## What you have to do
Please state how many lines of the data below contain the word "after", offering nothing besides the number.

Start of Provided information

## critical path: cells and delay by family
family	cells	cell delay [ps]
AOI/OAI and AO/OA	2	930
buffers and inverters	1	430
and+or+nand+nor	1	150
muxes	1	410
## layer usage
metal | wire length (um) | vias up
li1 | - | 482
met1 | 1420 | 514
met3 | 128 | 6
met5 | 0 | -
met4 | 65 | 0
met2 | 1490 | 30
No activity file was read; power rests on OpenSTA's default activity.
--- config.mk ---
export PLATFORM = sky130hd
export DESIGN_NAME = packet_builder
export DESIGN_NICKNAME = d
export VERILOG_FILES = /design/src/rtl/pkt_pkg.sv /design/src/rtl/seq_table.sv /design/src/rtl/packet_builder.sv
export SDC_FILE = /design/constraint.sdc
export NUM_CORES = 2
export LEC_CHECK = 0
export CORE_UTILIZATION = 59
export CTS_CLUSTER_SIZE = 16
export DETAILED_ROUTE_END_ITERATION = 12
export PLACE_DENSITY = 0.81
export SETUP_SLACK_MARGIN = 0.2
export SLEW_MARGIN = 15
export SYNTH_ARGS = -nofsm -noshare
export SYNTH_HDL_FRONTEND = slang
export SYNTH_SLANG_ARGS = --single-unit
--- constraint.sdc ---
create_clock -name clk -period 7.9 [get_ports clk]
set_clock_uncertainty 0.15 [all_clocks]
set_input_delay 1.58 -clock clk [delete_from_list [all_inputs] [get_ports clk]]
set_output_delay 1.58 -clock clk [all_outputs]
set_load 0.01 [all_outputs]
==> config.mk <==
export PLATFORM = sky130hd
export DESIGN_NAME = local_packet_serializer
export DESIGN_NICKNAME = d
export VERILOG_FILES = /design/src/rtl/local_packet_serializer.sv
export SDC_FILE = /design/constraint.sdc
export NUM_CORES = 1
export LEC_CHECK = 0
export ABC_AREA = 1
export CORE_AREA = 5 5 168 89
export DETAILED_ROUTE_END_ITERATION = 10
export DIE_AREA = 0 0 173 94
export GPL_ROUTABILITY_DRIVEN = 1
export PLACE_DENSITY = 0.74
export SYNTH_ARGS = -nofsm -noshare
export SYNTH_HDL_FRONTEND = slang
export SYNTH_SLANG_ARGS = --single-unit
==> constraint.sdc <==
create_clock -name rt_clk -period 5.3 [get_ports rt_clk]
set_input_delay 1.06 -clock rt_clk [delete_from_list [all_inputs] [get_ports rt_clk]]
set_output_delay 1.06 -clock rt_clk [all_outputs]
set_load 0.02 [all_outputs]
==> src/rtl/local_packet_serializer.sv <==
// Buffers 32-bit spike packets and serializes them MSB-nibble first onto the router local port.
// Optional SERIALIZER_STATS_EN adds saturating sent-packet and drop counters.
module local_packet_serializer #(
    parameter int packet_size    = 32,
    parameter int flit_size      = 4,
    parameter int FIFO_DEPTH_BIT = 2
) (
    input  logic                   rt_clk,
    input  logic                   rt_rst,
    input  logic [packet_size-1:0] packet_in,
    input  logic                   packet_write_req,
    output logic                   packet_buf_full,
    output logic                   packet_buf_empty,
    output logic [flit_size-1:0]   flit_out,
    output logic                   write_req_to_router,
    input  logic                   router_local_full,
    output logic                   packet_drop
`ifdef SERIALIZER_STATS_EN
    ,
    output logic [15:0]            sent_packet_cnt,
    output logic [15:0]            drop_cnt
`endif
);
    localparam int FIFO_DEPTH = 1 << FIFO_DEPTH_BIT;
    localparam int FLITS      = packet_size / flit_size;
    localparam int CNT_W      = (FLITS > 1) ? $clog2(FLITS) : 1;
    localparam logic [FIFO_DEPTH_BIT:0] FULL_COUNT = {1'b1, {FIFO_DEPTH_BIT{1'b0}}};
    localparam logic [CNT_W-1:0]        LAST_CNT   = CNT_W'(FLITS - 1);

    typedef enum logic {IDLE, SEND} state_t;
    state_t state, state_next;

    logic [packet_size-1:0]    mem [FIFO_DEPTH];
    logic [FIFO_DEPTH_BIT-1:0] rd_ptr, wr_ptr;
    logic [FIFO_DEPTH_BIT:0]   count;
    logic [packet_size-1:0]    shreg;
    logic [CNT_W-1:0]          flit_cnt;
    logic                      fifo_full, fifo_has;
    logic                      pop, push, send, last;

    assign fifo_full        = (count == FULL_COUNT);
    assign fifo_has         = (count != '0);
    assign packet_buf_full  = fifo_full;
    assign packet_buf_empty = !fifo_has && (state == IDLE);

    always_ff @(posedge rt_clk) begin
        if (rt_rst) state <= IDLE;
        else        state <= state_next;
    end

    always_comb begin
        state_next = state;
        pop        = 1'b0;
        send       = 1'b0;
        last       = 1'b0;
        case (state)
            IDLE: begin
                if (fifo_has) begin
                    pop        = 1'b1;
                    state_next = SEND;
                end
            end
            SEND: begin
                if (!router_local_full) begin
                    send = 1'b1;
                    if (flit_cnt == LAST_CNT) begin
                        last = 1'b1;
                        // chain straight into the next packet so the link sees no bubble
                        if (fifo_has) pop = 1'b1;
                        else          state_next = IDLE;
                    end
                end
            end
            default: state_next = IDLE;
        endcase
        // a pop in the same cycle frees the slot, so a write at full is still accepted
        push = packet_write_req && (!fifo_full || pop);
    end

    always_ff @(posedge rt_clk) begin
        if (push) mem[wr_ptr] <= packet_in;
    end

    always_ff @(posedge rt_clk) begin
        if (rt_rst) begin
            rd_ptr              <= '0;
            wr_ptr              <= '0;
            count               <= '0;
            shreg               <= '0;
            flit_cnt            <= '0;
            flit_out            <= '0;
            write_req_to_router <= 1'b0;
            packet_drop         <= 1'b0;
        end else begin
            write_req_to_router <= send;
            packet_drop         <= packet_write_req && !push;
            if (push) wr_ptr <= wr_ptr + 1'b1;
            if (pop)  rd_ptr <= rd_ptr + 1'b1;
            case ({push, pop})
                2'b10:   count <= count + 1'b1;
                2'b01:   count <= count - 1'b1;
                default: count <= count;
            endcase
            if (send) flit_out <= shreg[packet_size-1 -: flit_size];
            if (pop) begin
                shreg    <= mem[rd_ptr];
                flit_cnt <= '0;
            end else if (send) begin
                shreg    <= shreg << flit_size;
                flit_cnt <= flit_cnt + 1'b1;
            end
        end
    end

`ifdef SERIALIZER_STATS_EN
    always_ff @(posedge rt_clk) begin
        if (rt_rst) begin
            sent_packet_cnt <= '0;
            drop_cnt        <= '0;
        end else begin
            if (last && sent_packet_cnt != 16'hFFFF)
                sent_packet_cnt <= sent_packet_cnt + 16'd1;
            if (packet_write_req && !push && drop_cnt != 16'hFFFF)
                drop_cnt <= drop_cnt + 16'd1;
        end
    end
`endif

endmodule

==> flow_metrics.py <==
metrics = {
    "run_status": {
        "outcome": "complete, no violations",
    },
    "logic_synthesis": {
        "synth.area.top_cells": "edfxtp_1 (54%), dfxtp_1 (14%), nor2_1 (7.1%), o21ai_0 (6.1%), nand2_1 (3.2%)",
        "synthFlopType": "edfxtp_1",
        "syn_inst": 653,
        "synth.distinct_cells": 31,
        "synth-edff-count": 128,
        "synth_top_cell_by_area": "edfxtp_1",
        "netlist_area_sq_um": 7170,
        "synth-seq-cells": 179,
        "synth_top_area_share_pct": 53.6,
        "syn_nets": 696,
        "ys_seq_area_share_pct": 67.9,
        "avgSynthCellArea_sq_um": 11.0,
        "synthArstFlopShare_pct": 0,
        "yosysWarnings": 0,
    },
    "floorplan": {
        "core_area_sq_um": 13300,
        "die_area_sq_um": 16300,
        "die_w_um": 173,
        "rows": 30,
        "die_h_um": 94,
        "start_util_pct": 53.9,
        "ioPinCount": 44,
    },
    "detailed_routing": {
        "wirelength_um": 15700,
        "drt-pass1-iter-count": 5,
        "drt_iter0_drc": 410,
        "antenna_left": 0,
        "avgRoutedWirePerCell_um": 18.0,
        "vias": 4882,
        "drc": 0,
        "vias_per_cell": 5.60,
    },
    "placed_design": {
        "place.port_buffers": 43,
        "hpwl_um": 9440,
        "pre_cts_ws_ps": 1730,
        "globalplace.congestion": 0.840,
    },
    "power": {
        "p_leak_nw": 2.99,
        "power.density_nw_per_um2": 550,
        "vdd_ir_drop_max_mv": 0.237,
    },
    "cts": {
        "postCtsSetupRepairBufs": 0,
        "htreeDepth": 4,
        "cts_hold_buf": 0,
        "cts_buffer_depth": 2,
        "clk_pin_slew_ps": 70,
        "cts_tree": "done",
        "cts-root-buf": "clkbuf_16",
        "numCtsBuffers": 17,
        "post_cts_resized": 0,
        "cts_sinks": 179,
        "clkLatencyLatePin_ps": 420,
    },
    "setup_path": {
        "cp_data_required_time_ps": 5620,
        "crit_arrival_ps": 3460,
        "r2r_setup_slack_ps": 2650,
        "cp-start-kind": "input pin",
        "critPathMaxFanout": 38,
        "cp-end-kind": "flip-flop",
        "crit_type": "input pin to flip-flop",
    },
    "layout": {
        "layout_commonest_cell": "nor2_1",
        "multiInputGateArea_sq_um": 1950,
        "seq_area_sq_um": 4870,
        "nets": 727,
        "fillers": 1059,
        "area_growth_pct": 15.7,
        "n_antenna_cell": 0,
        "drive_gt1_share_pct": 9.34,
        "final_cell_mix": "nor2_1 (131), edfxtp_1 (128), o21ai_0 (88)",
    },
    "global_route": {
        "grt_first_pass_wirelength_um": 25200,
        "grt_pass1_vias": 4759,
        "antenna_found_initial": 0,
        "groute.usage.overall_pct": 20.1,
        "grt-ovfl-total": 0,
        "grt_max_degree": 67,
    },
    "timing": {
        "final_hold_viol_count": 0,
        "slew_headroom_pct": 29.8,
        "setup_tns_ps": 0,
        "worst_slew_pin_slew_ps": 1050,
        "fin_ws_ps": 2150,
        "max_clock_freq_mhz": 318,
        "fin_crit_ps": 3150,
        "finalClockSkew_ps": 8.23,
        "grt_setup_unrepaired": "no",
        "final_max_slew_viol_count": 0,
        "min_period_over_period_pct": 59.4,
        "setup_viol": 0,
    },
    "flow_run": {
        "max-cap-violations": 0,
    },
    "hold_path": {
        "hold_class": "flip-flop to flip-flop",
    },
}
cell type report:
type,instances,area share [%]
Multi-Input combinational cell,398,23.5
Clock inverter,14,2.43
Clock buffer,17,5.13
Timing Repair Buffer,50,5.83
Sequential cell,179,58.7
Inverter,38,1.78
Tap cell,176,2.66
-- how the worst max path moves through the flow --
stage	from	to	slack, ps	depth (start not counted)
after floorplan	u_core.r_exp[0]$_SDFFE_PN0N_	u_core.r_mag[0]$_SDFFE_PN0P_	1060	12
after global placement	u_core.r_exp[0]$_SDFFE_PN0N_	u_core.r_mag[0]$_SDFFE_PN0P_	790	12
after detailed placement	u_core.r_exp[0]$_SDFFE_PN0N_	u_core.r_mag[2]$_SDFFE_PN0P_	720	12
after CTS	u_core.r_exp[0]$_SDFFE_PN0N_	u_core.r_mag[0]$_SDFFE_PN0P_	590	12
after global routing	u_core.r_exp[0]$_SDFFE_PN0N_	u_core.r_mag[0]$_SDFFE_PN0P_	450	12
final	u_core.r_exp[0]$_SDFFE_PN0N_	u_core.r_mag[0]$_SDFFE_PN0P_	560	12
$ cat config.mk
export PLATFORM = sky130hd
export DESIGN_NAME = pipe_hazard_ctrl
export DESIGN_NICKNAME = d
export VERILOG_FILES = /design/src/rtl/pipe_hazard_ctrl.sv
export SDC_FILE = /design/constraint.sdc
export NUM_CORES = 1
export LEC_CHECK = 0
export CORE_ASPECT_RATIO = 0.6
export CORE_MARGIN = 3
export CORE_UTILIZATION = 48
export CTS_CLUSTER_SIZE = 12
export DETAILED_ROUTE_END_ITERATION = 10
export PLACE_DENSITY = 0.84
export SLEW_MARGIN = 40
export SYNTH_ARGS = -nofsm -noshare
export SYNTH_HDL_FRONTEND = slang
export SYNTH_SLANG_ARGS = --single-unit
$ cat constraint.sdc
create_clock -name clk -period 2.7 [get_ports clk]
set_input_delay 0.27 -clock clk [delete_from_list [all_inputs] [get_ports clk]]
set_output_delay 0.27 -clock clk [all_outputs]
set_load 0.02 [all_outputs]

End of Provided information

## Solution to the problem
5